Wednesday, September 13, 2006

OFT demands for greater scrutiny of Scottish lawyers while Executive Ministers & MSPs meet legal profession

While Scottish Executive Ministers & MSPs try to water down the proposed reforms contained in the LPLA Bill on how complaints against lawyers are handled in Scotland, the Office of Fair Trading has demanded greater regulation & scrutiny of the legal profession, far beyond what is currently contained in the much fought over Legal Profession & Legal Aid Bill.

The Herald newspaper is reporting today that :

"The Office of Fair Trading (OFT) wants to see solicitors and advocates who provide bad service "named and shamed" by the new independent Scottish Legal Complaints Commission. This could be achieved by the commission publishing the outcome of its investigations, it suggests.

In England and Wales, moves are already afoot to force law firms to publish their complaints records and produce an annual return detailing how they have dealt with complaints.

The OFT also favours the introduction of a new "kitemark" scheme which would allow Scottish law firms and lawyers with a good ser-vice record to advertise their services on that basis. "

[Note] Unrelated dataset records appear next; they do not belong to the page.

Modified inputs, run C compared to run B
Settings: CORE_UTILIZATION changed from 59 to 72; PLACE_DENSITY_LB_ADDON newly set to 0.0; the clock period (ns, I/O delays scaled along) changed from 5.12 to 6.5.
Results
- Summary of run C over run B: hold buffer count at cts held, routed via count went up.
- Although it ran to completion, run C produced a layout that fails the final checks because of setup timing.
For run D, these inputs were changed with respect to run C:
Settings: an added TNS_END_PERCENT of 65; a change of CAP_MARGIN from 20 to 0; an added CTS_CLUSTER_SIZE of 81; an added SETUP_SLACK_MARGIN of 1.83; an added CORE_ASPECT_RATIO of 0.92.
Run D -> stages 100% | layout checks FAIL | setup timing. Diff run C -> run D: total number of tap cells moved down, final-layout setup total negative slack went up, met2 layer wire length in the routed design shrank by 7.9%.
// Convolution2D
module Convolution2D(clk, rst, en_conv2d, base_result_addr, pix_base_addr, kernel_base_addr,
							in_pix, completed, pix_done, addrA, addrB, out_pix, kernel_weight
							);
Settings: LEC_CHECK=0, CAP_MARGIN=20, CORE_MARGIN=2, CORE_UTILIZATION=65, CTS_CLUSTER_DIAMETER=30, CTS_CLUSTER_SIZE=62, PLACE_DENSITY_LB_ADDON=0.01, SETUP_SLACK_MARGIN=1.32, SLEW_MARGIN=20, TNS_END_PERCENT=5; clock period 4.42 ns.
run.sh (not shown) runs the stock make flow with config.mk's settings and CLKGATE_MAP_FILE=.
The first run completed and failed the layout checks on setup timing.
Change:
- CORE_UTILIZATION: 65 -> 21
- CTS_CLUSTER_DIAMETER: 30 -> unset
- CTS_CLUSTER_SIZE: 62 -> unset
- PLACE_DENSITY_LB_ADDON: 0.01 -> unset
- SETUP_SLACK_MARGIN: 1.32 -> unset
- TNS_END_PERCENT: 5 -> unset
- clock period: 4.42 -> 8.59 ns (I/O delays scaled with it)
=> With this change the flow produced a clean layout; clock skew came out higher by 0.0033 ns; wire length rose by 3.6%; flip-flop count does not change; synthesized cell count is unchanged; clock-buffer cell count rose by 3; sequential share of layout area rose by 0.98 points; worst setup slack improves by 2.5 ns.
Change:
- CORE_UTILIZATION: 21 -> 70
- CTS_CLUSTER_SIZE: unset -> 42
- clock period: 8.59 -> 5.75 ns (I/O delays scaled with it)
The changed run ended with an error in global routing (5_1_grt), error ODB-0269; die area went down by about 70%; area after synthesis does not change; synthesized cell count does not change.
Change:
- CORE_UTILIZATION: 70 -> 40
- CTS_CLUSTER_SIZE: 42 -> unset
- clock period: 5.75 -> 10.0 ns (I/O delays scaled with it)
Outcome: The changed run finished with timing, DRC and antenna clean. Synthesized cell count is unchanged. Synthesized area is unchanged. Die size increases by 73%.

## oak
The RTL this note starts from:
==> flow/design.v <==
`timescale 1ns / 1ps
module calculator(rst, clk, en, kernel_weights, in_pix, ack, out_pix, done, write);
	input rst, clk, en, ack;
	input signed [15:0]kernel_weights, in_pix;
	output reg done;
	output reg signed [31:0]out_pix;
	reg signed [31:0]temp;
	reg [4:0]counter;
	output write;
	parameter kernel_size = 3;
	assign write = (counter == (kernel_size*kernel_size)+1);
	always @ (posedge clk) begin
		done <= 0;
		if (rst || en == 0) begin
			counter <= 0;
			temp <= 0;
		end
		else begin
			if (counter < (kernel_size*kernel_size)+2)
				counter <= counter + 1;
			if (counter >= 1 && counter <= (kernel_size*kernel_size))
				temp <= temp + (kernel_weights * in_pix);
			if (counter == (kernel_size*kernel_size)+1) begin
				out_pix <= temp;
				done <= 1;
			end
		end
	end
endmodule
`timescale 1ns / 1ps
module ctrl(clk, en, write, result_addr, base_addrA, base_addrB, addrA, addrB);
	input clk, en, write;
	output reg [13:0]addrA;
	output reg [13:0]addrB;
	input [13:0]base_addrA;
	input [13:0]result_addr;
	input [13:0]base_addrB;
	parameter img_width = 48, kernel_size = 3;
	reg [4:0]count;
	reg [2:0]i;
	always @ (posedge clk)begin
		if(en)begin
			addrA <= addrA + 1;
			addrB <= addrB + 1;
			count <= count + 1;
			if (count >= kernel_size-1) begin
				i <= i+1;
				addrA <= base_addrA + (i+1)*img_width;
				count <= 0;
			end
			if (write)begin
				addrA <= result_addr;
			end
		end
		else begin
			addrA <= base_addrA;
			addrB <= base_addrB;
			count <= 0;
			i <= 0;
		end
	end
endmodule
`timescale 1ns / 1ps
module pixelpointprocessor(rst, en, clk, ack, result_addr, base_addrA, base_addrB, in_pix, kernel_weight, done, addrA, addrB, out_pix);
	input rst, en;
	input clk, ack;
	input [13:0]base_addrA;
	input [13:0]base_addrB;
	input [13:0]result_addr;
	parameter img_width = 48, kernel_size = 3;
	output [13:0] addrA;
	output [13:0] addrB;
	output signed [31:0] out_pix;
	output done;
	wire write;
	input signed [15:0]in_pix, kernel_weight;
	ctrl #(img_width, kernel_size) C1(clk, en, write, result_addr, base_addrA, base_addrB, addrA, addrB);
	calculator #(kernel_size) calc1(rst, clk, en, kernel_weight, in_pix, ack, out_pix, done, write);
endmodule
`timescale 1ns / 1ps
module ctrl_conv2D(rst, en_conv2d, clk, done, base_result_addr, pix_base_addr, kernel_base_addr, pix_addr, kernel_addr, en, ack, result_addr, completed);
	input rst, en_conv2d, clk, done;
	input [13:0]kernel_base_addr;
	input [13:0]pix_base_addr, base_result_addr;
	output reg [13:0]result_addr;
	output reg [13:0]pix_addr;
	output reg [13:0]kernel_addr;
	parameter img_width = 48, kernel_size = 3;
	localparam out_width = img_width - kernel_size + 1;
	output reg en, completed;
	reg busy;
	reg [6:0]col;
	reg [6:0]row;
	output reg ack;
	always @ (posedge clk)begin
		ack <= 0;
		completed <= 0;
		if (rst) begin
			busy <= 0;
			en <= 0;
			pix_addr <= 0;
			kernel_addr <= 0;
			result_addr <= 0;
		end
		else if (!busy) begin
			if (en_conv2d) begin
				busy <= 1;
				pix_addr <= pix_base_addr;
				kernel_addr <= kernel_base_addr;
				result_addr <= base_result_addr;
				col <= 0;
				row <= 0;
			end
		end
		else if (done) begin
			ack <= 1;
			en <= 0;
			result_addr <= result_addr + 1;
			if (col < out_width-1) begin
				col <= col + 1;
				pix_addr <= pix_addr + 1;
			end
			else begin
				col <= 0;
				row <= row + 1;
				pix_addr <= pix_addr + kernel_size;
			end
			if (col == out_width-1 && row == out_width-1) begin
				busy <= 0;
				completed <= 1;
			end
		end
		else if (!en) begin
			en <= 1;
		end
	end
endmodule
`timescale 1ns / 1ps
module Convolution2D(clk, rst, en_conv2d, base_result_addr, pix_base_addr, kernel_base_addr,
							in_pix, completed, pix_done, addrA, addrB, out_pix, kernel_weight
							);
	input signed[15:0]in_pix, kernel_weight;
	input clk, rst, en_conv2d;
	input [13:0]kernel_base_addr;
	input [13:0]pix_base_addr;
	input [13:0]base_result_addr;
	parameter img_width = 48, kernel_size = 3;
	output completed, pix_done;
	output signed[31:0] out_pix;
	output [13:0]addrA, addrB;
	wire en, ack;
	wire [13:0]pix_addr;
	wire [13:0]kernel_addr;
	wire [13:0]result_addr;
	ctrl_conv2D #(img_width, kernel_size) C2(rst, en_conv2d, clk, pix_done, base_result_addr, pix_base_addr, kernel_base_addr, pix_addr, kernel_addr, en, ack, result_addr, completed);	
	pixelpointprocessor #(img_width, kernel_size) P1(rst, en, clk, ack, result_addr, pix_addr, kernel_addr, in_pix, kernel_weight, pix_done, addrA, addrB, out_pix);
endmodule
==> flow/config.mk <==
export PLATFORM = sky130hd
export DESIGN_NAME = Convolution2D
export DESIGN_NICKNAME = Convolution2D
export VERILOG_FILES = /design/flow/design.v
export SDC_FILE = /design/flow/constraint.sdc
export NUM_CORES = 4
export LEC_CHECK = 0
export CAP_MARGIN = 20
export CORE_MARGIN = 2
export CORE_UTILIZATION = 72
export CTS_CLUSTER_DIAMETER = 30
export CTS_CLUSTER_SIZE = 62
export MAX_ROUTING_LAYER = met4
export PLACE_DENSITY_LB_ADDON = 0.01
export SETUP_SLACK_MARGIN = 1.32
export SLEW_MARGIN = 20
export TNS_END_PERCENT = 5
==> flow/constraint.sdc <==
create_clock -name core_clock -period 5.39 [get_ports {clk}]
set_input_delay 1.0780 -clock core_clock [delete_from_list [all_inputs] [get_ports {clk}]]
set_output_delay 1.0780 -clock core_clock [all_outputs]
set_load 0.01 [all_outputs]
oak -> stages 100% | layout checks FAIL | negative setup slack
[inputs] pine vs oak
==> flow/config.mk <==
export PLATFORM = sky130hd
export DESIGN_NAME = Convolution2D
export DESIGN_NICKNAME = Convolution2D
export VERILOG_FILES = /design/flow/design.v
export SDC_FILE = /design/flow/constraint.sdc
export NUM_CORES = 4
export LEC_CHECK = 0
export CAP_MARGIN = 20
export CORE_MARGIN = 2
export CORE_UTILIZATION = 58
export SLEW_MARGIN = 20
==> flow/constraint.sdc <==
create_clock -name core_clock -period 6.9 [get_ports {clk}]
set_input_delay 1.3800 -clock core_clock [delete_from_list [all_inputs] [get_ports {clk}]]
set_output_delay 1.3800 -clock core_clock [all_outputs]
set_load 0.01 [all_outputs]
Results
The final layout from pine, which completed every stage, passed the timing, DRC and antenna checks at the end of the flow. NOTE non-clock buffer count in the final layout oak->pine decreased by more than 10%. Final area (lower): pine. Of pine and oak, the lower worst hold slack belongs to pine.
Input changes introduced in birch (baseline for comparison: pine):
--- a/flow/config.mk
+++ b/flow/config.mk
@@ -8,4 +8,6 @@
 export CAP_MARGIN = 20
 export CORE_MARGIN = 2
-export CORE_UTILIZATION = 58
+export CORE_UTILIZATION = 70
+export CTS_CLUSTER_DIAMETER = 207
+export SETUP_SLACK_MARGIN = -0.53
 export SLEW_MARGIN = 20
Findings:
birch finished all stages; layout check result: FAIL, due to negative setup slack. The clock skew of pine and that of birch are within noise of each other. birch vs. pine: non-clock inverter total of the final layout barely changed; final worst setup slack lower. The post-CTS setup buffer count number comes out higher for pine vs birch. Area overhead of the layout relative to synthesis: birch vs pine down 2.5 points. Diff pine -> birch: chip area from the yosys synthesis statistics about even; fmax fell 0.0081 GHz.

Read the OFT submission to the Scottish Parliament Justice 2 Committee here : OFT Submission to Justice 2

An excellent idea indeed - to name & shame crooked & negligent lawyers - one which we campaigners and anyone else who has been maligned by the legal profession, have been calling for years to be put into place.

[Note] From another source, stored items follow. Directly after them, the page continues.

## run A
Design LASER, start of the top module:
module LASER (
    input CLK,
    input RST,
    input [3:0] X,
    input [3:0] Y,
    output reg [3:0] C1X,
    output reg [3:0] C1Y,
    output reg [3:0] C2X,
    output reg [3:0] C2Y,
    output reg DONE);
  parameter DATA_WIDTH      = 4;
  parameter VALID_POINT_NUM = 40;
  parameter VALID_POINT_NUM_BY_FOUR = 10;
  parameter ITER_NUM        = 4;
  parameter VALID_PTS_WIDTH       = 6;
  parameter RADIUS = 4;
  integer idx,depth;
  reg[6:0] currentState, nextState;
  localparam IDLE         = 7'b0000001;
  localparam RD_DATA      = 7'b0000010;
  localparam FIRST_TRY_C1 = 7'b0000100;
  localparam FIND_C2      = 7'b0001000;
  localparam FIND_C1      = 7'b0010000;
  localparam EVAL         = 7'b0100000;
  localparam FINISH         = 7'b1000000;
  wire state_IDLE         = currentState[0];
  wire state_RD_DATA      = currentState[1];
  wire state_FIRST_TRY_C1 = currentState[2];
  wire state_FIND_C2      = currentState[3];
  wire state_FIND_C1      = currentState[4];
  wire state_EVAL         = currentState[5];
  wire state_DONE         = currentState[6];
  reg[5:0] valid_pts_cnt;
  reg[DATA_WIDTH-1:0] row_ptr,col_ptr;
  reg[2:0] iters_cnt ;
  wire[1:0] rd_data_in_switch = valid_pts_cnt[1:0];
  reg[VALID_PTS_WIDTH-1:0] curr_valid_Num_acc_ff;
  reg[VALID_PTS_WIDTH-1:0] best_Num_ff;
  reg[DATA_WIDTH-1:0] bestC1X_ff,bestC1Y_ff,bestC2X_ff,bestC2Y_ff;
  reg[DATA_WIDTH-1:0] valid_pts_X_cir_buf[0:VALID_POINT_NUM_BY_FOUR-1][0:3];
  reg[DATA_WIDTH-1:0] valid_pts_Y_cir_buf[0:VALID_POINT_NUM_BY_FOUR-1][0:3];
  ...
clock: 3.51 ns
lec_check: 0
cap_margin: 20
core_margin: 2
core_utilization: 70
cts_cluster_size: 24
setup_slack_margin: -0.31
slew_margin: 20
run.sh (not shown) runs the stock make flow with config.mk's settings and CLKGATE_MAP_FILE=.
Completing all stages was not enough for run A: its layout failed the final checks because of setup timing.
Edits applied to the flow inputs when going from run A to run B:
Settings: removing SETUP_SLACK_MARGIN (formerly -0.31); removing CTS_CLUSTER_SIZE (formerly 24); changing CORE_UTILIZATION from 70 to 66; changing the clock period (ns, I/O delays scaled along) from 3.51 to 5.43.
## What came out
Run B: complete, dirty (setup timing)
The all-layer global routing usage of run B falls short of that of run A by 17 points.
Diff run A..run B | layout sequential cell count | unchanged
Relative to run A, run B improves routed wire length.
Highest-delay cell along the critical path: sky130_fd_sc_hd__nor2_1 -> run A, sky130_fd_sc_hd__fa_1 -> run B
Compared with run A, in run B final setup skew grew by 0.010 ns, final-stage net count -1.8%, fraction of the core area covered by cells at the end of the flow dropped 8.0 points.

The naming & shaming bit against crooked lawyers in Scotland, has so far been done by campaigners such as "Scotland Against Crooked Lawyers" at http://www.sacl.info .. but as lawyers provide a commercial service, they should be forced to display their own records - so we know what we are getting in the first place when we go to a lawyer.

We, the public, need to see the regulatory history of solicitors & their previous performance when dealing with clients & the law .. something which I have said for years, and which was covered recently in a case where a lawyer was found to be at the centre of 12 Negligence claims - and still conducting business on behalf of unsuspecting clients who had no idea of what he had been up to with others : see here : TOP LAWYER AT THE CENTRE OF 12 NEGLIGENCE CLAIMS

At the moment, it appears that none of the OFT's proposed revisions to the bill has so far been accepted by Scottish Executive Ministers, due to intense arm twisting & lobbying from the legal profession. Some of the OFT's recommendations include raising the maximum compensation for inadequate service above the proposed ceiling of £20,000 in which the OFT says "Provision should be included to allow for higher payments in exceptional cases," - something again, which many others who have been affected by the crooked conduct of lawyers & the Law Society of Scotland over the years, have been saying to the Scottish Parliament.

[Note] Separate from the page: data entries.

==> flow/design.v <==
module ALU(input [31:0] a,b,input [3:0] EXE_CMD,input c,v, output reg [31:0] result, output [3:0] SR);
  reg C,V;
  wire N,Z;
  always@(*)begin
    result=32'b0;
    C=c;
    V=v;
    if(EXE_CMD==4'b0001)
      result=b;
    else if(EXE_CMD==4'b1001)
      result=~b;
    else if(EXE_CMD==4'b0010) begin
      {C,result}=a+b;
      V=(a[31]==b[31])&(a[31]!=result[31]);
    end
    else if(EXE_CMD==4'b0011) begin
      {C,result}=a+b+{31'b0,c};
      V=(a[31]==b[31])&(a[31]!=result[31]);
    end
    else if(EXE_CMD==4'b0100) begin
      {C,result}=a-b;
      V=(a[31]!=b[31])&(a[31]!=result[31]);
    end
    else if(EXE_CMD==4'b0101) begin
      {C,result}=a-b-{31'b0,~c};
      V=(a[31]!=b[31])&(a[31]!=result[31]);
    end
    else if(EXE_CMD==4'b0110)
      result=a&b;
    else if(EXE_CMD==4'b0111)
      result=a|b;
    else if(EXE_CMD==4'b1000)
      result=a^b;
  end
  assign N=result[31];
  assign Z=(result==32'b0);
  assign SR={N,Z,C,V};
endmodule
module ARM(input clk,rst,
           output [31:0] imem_addr,
           input [31:0] imem_rdata,
           output [31:0] dmem_addr,dmem_wdata,
           output dmem_we,
           input [31:0] dmem_rdata);
  wire [3:0] Dest_wb,SR,new_status,src1,src2;
  wire [3:0] ID_Stage_EXE_CMD,ID_Stage_Dest;
  wire [3:0] EXE_Stage_EXE_CMD,EXE_Stage_Dest;
  wire [3:0] MEM_Stage_EXE_CMD,MEM_Stage_Dest;
  wire [11:0] Shift_operand_IN,Shift_operand;
  wire [23:0] Signed_imm_24_IN,Signed_imm_24;
  wire [31:0] ID_Stage_pc,EXE_Stage_pc;
  wire [31:0] IF_Stage_instruction,ID_Stage_instruction_In;
  wire [31:0] Val_Rn_IN,Val_Rm_IN,Val_Rn,Val_Rm,MEM_Stage_Val_Rm;
  wire [31:0] EXE_Stage_ALU_result,MEM_Stage_ALU_result,WB_Stage_ALU_result;
  wire [31:0] BranchAddr;
  wire [31:0] Result_WB;
  wire [31:0] MEM_result,WB_Stage_MEM_result;
  wire [31:0] IF_Stage_pc;
  wire [3:0] SR_cond;
  wire Hazard_Detected,Branch_taken,writeBackEn;
  wire ID_Stage_WB_EN,ID_Stage_MEM_R_EN,ID_Stage_MEM_W_EN,ID_Stage_B,ID_Stage_S;
  wire imm_IN,imm,Two_Src,Rn_is_valid;
  wire EXE_Stage_WB_EN,EXE_Stage_MEM_R_EN,EXE_Stage_MEM_W_EN,EXE_Stage_S;
  wire MEM_Stage_WB_EN,MEM_Stage_MEM_R_EN,MEM_Stage_MEM_W_EN;
  wire WB_Stage_MEM_R_EN;
  assign SR_cond=EXE_Stage_S ? new_status : SR;
  IF_Stage if_stage(.clk(clk),
        .rst(rst),
        .freeze(Hazard_Detected),
        .Branch_taken(Branch_taken),
        .BranchAddr(BranchAddr),
        .imem_rdata(imem_rdata),
        .imem_addr(imem_addr),
        .PC(IF_Stage_pc),
        .Instruction(IF_Stage_instruction));
  IF_Stage_Reg if_stage_reg(.clk(clk),
        .rst(rst),
        .freeze(Hazard_Detected),
        .flush(Branch_taken),
        .PC_in(IF_Stage_pc),
        .Instruction_in(IF_Stage_instruction),
        .PC(ID_Stage_pc),
        .Instruction(ID_Stage_instruction_In));
  ID_Stage id_stage(.clk(clk),
        .rst(rst),
        .Instruction(ID_Stage_instruction_In),
        .Result_WB(Result_WB),
        .writeBackEn(writeBackEn),
        .Dest_wb(Dest_wb),
        .hazard(Hazard_Detected),
        .SR(SR_cond),
        .WB_EN(ID_Stage_WB_EN),
        .MEM_R_EN(ID_Stage_MEM_R_EN),
        .MEM_W_EN(ID_Stage_MEM_W_EN),
        .B(ID_Stage_B),
        .S(ID_Stage_S),
        .EXE_CMD(ID_Stage_EXE_CMD),
        .Val_Rn(Val_Rn_IN),
        .Val_Rm(Val_Rm_IN),
        .imm(imm_IN),
        .Shift_operand(Shift_operand_IN),
        .Signed_imm_24(Signed_imm_24_IN),
        .Dest(ID_Stage_Dest),
        .src1(src1),
        .src2(src2),
        .Two_src(Two_Src),
        .Rn_is_valid(Rn_is_valid));
  ID_Stage_Reg id_stage_reg(.clk(clk),
        .rst(rst),
        .flush(Branch_taken),
        .WB_EN_IN(ID_Stage_WB_EN),
        .MEM_R_EN_IN(ID_Stage_MEM_R_EN),
        .MEM_W_EN_IN(ID_Stage_MEM_W_EN),
        .B_IN(ID_Stage_B),
        .S_IN(ID_Stage_S),
        .EXE_CMD_IN(ID_Stage_EXE_CMD),
        .PC_IN(ID_Stage_pc),
        .Val_Rn_IN(Val_Rn_IN),
        .Val_Rm_IN(Val_Rm_IN),
        .imm_IN(imm_IN),
        .Shift_operand_IN(Shift_operand_IN),
        .Signed_imm_24_IN(Signed_imm_24_IN),
        .Dest_IN(ID_Stage_Dest),
        .WB_EN(EXE_Stage_WB_EN),
        .MEM_R_EN(EXE_Stage_MEM_R_EN),
        .MEM_W_EN(EXE_Stage_MEM_W_EN),
        .B(Branch_taken),
        .S(EXE_Stage_S),
        .EXE_CMD(EXE_Stage_EXE_CMD),
        .PC(EXE_Stage_pc),
        .Val_Rn(Val_Rn),
        .Val_Rm(Val_Rm),
        .imm(imm),
        .Shift_operand(Shift_operand),
        .Signed_imm_24(Signed_imm_24),
        .Dest(EXE_Stage_Dest));
  EXE_Stage exe_stage(.clk(clk),
        .EXE_CMD(EXE_Stage_EXE_CMD),
        .MEM_R_EN(EXE_Stage_MEM_R_EN),
        .MEM_W_EN(EXE_Stage_MEM_W_EN),
        .PC(EXE_Stage_pc),
        .Val_Rn(Val_Rn),
        .Val_Rm(Val_Rm),
        .imm(imm),
        .Shift_operand(Shift_operand),
        .Signed_imm_24(Signed_imm_24),
        .SR(SR),
        .ALU_result(EXE_Stage_ALU_result),
        .Br_addr(BranchAddr),
        .status(new_status));
  EXE_Stage_Reg exe_stage_reg(.clk(clk),
        .rst(rst),
        .WB_en_in(EXE_Stage_WB_EN),
        .MEM_R_EN_in(EXE_Stage_MEM_R_EN),
        .MEM_W_EN_in(EXE_Stage_MEM_W_EN),
        .ALU_result_in(EXE_Stage_ALU_result),
        .ST_val_in(Val_Rm),
        .Dest_in(EXE_Stage_Dest),
        .WB_en(MEM_Stage_WB_EN),
        .MEM_R_EN(MEM_Stage_MEM_R_EN),
        .MEM_W_EN(MEM_Stage_MEM_W_EN),
        .ALU_result(MEM_Stage_ALU_result),
        .ST_val(MEM_Stage_Val_Rm),
        .Dest(MEM_Stage_Dest));
  assign dmem_addr=MEM_Stage_ALU_result;
  assign dmem_wdata=MEM_Stage_Val_Rm;
  assign dmem_we=MEM_Stage_MEM_W_EN;
  assign MEM_result=dmem_rdata;
  MEM_reg mem_reg(.clk(clk),
        .rst(rst),
        .WB_en_in(MEM_Stage_WB_EN),
        .MEM_R_en_in(MEM_Stage_MEM_R_EN),
        .ALU_result_in(MEM_Stage_ALU_result),
        .Mem_read_value_in(MEM_result),
        .Dest_in(MEM_Stage_Dest),
        .WB_en(writeBackEn),
        .MEM_R_en(WB_Stage_MEM_R_EN),
        .ALU_result(WB_Stage_ALU_result),
        .Mem_read_value(WB_Stage_MEM_result),
        .Dest(Dest_wb));
  WB_Stage wb_stage(.ALU_result(WB_Stage_ALU_result),
        .MEM_result(WB_Stage_MEM_result),
        .MEM_R_en(WB_Stage_MEM_R_EN),
        .out(Result_WB));
  HazardDetectionUnit hazard_detection_unit(.src1(src1),
        .src2(src2),
        .Two_Src(Two_Src),
        .Rn_is_valid(Rn_is_valid),
        .Exe_Dest(EXE_Stage_Dest),
        .Exe_WB_EN(EXE_Stage_WB_EN),
        .Mem_Dest(MEM_Stage_Dest),
        .Mem_WB_EN(MEM_Stage_WB_EN),
        .Hazard_Detected(Hazard_Detected));
  StatusRegister status_register(.clk(clk),
        .rst(rst),
        .change_status(EXE_Stage_S),
        .status_in(new_status),
        .status_out(SR));
endmodule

As I have said myself before, many times - why should there be any set limit at all to the level of compensation which should be paid out by a crooked legal profession to the client they have ruined ?

Why should there be a £20,000 limit ? Was that put in by the members of the Law Society of Scotland who were on the Scottish Executive's working group ? One of those members being the infamous client hating Douglas Mill, Chief Executive of the Law Society of Scotland who will stop at NOTHING to ruin client complaints and interfere in cases of financial claims for damages against crooked lawyers ..

The OFT has also vented it's frustration and suspicions over the performance of the "Master Insurance Policy" - the professional indemnity insurance of lawyers in Scotland and how it operates.

Many clients of lawyers who have tried to claim against the Master Insurance Policy have found the hole thing to be a fraud - where lawyer is supposed to sue lawyer .. but both get bonuses when the client's claim is either reduced to a few pennies, or as is mostly the case, completely undermined to the point that any claim for damages against the legal profession fails.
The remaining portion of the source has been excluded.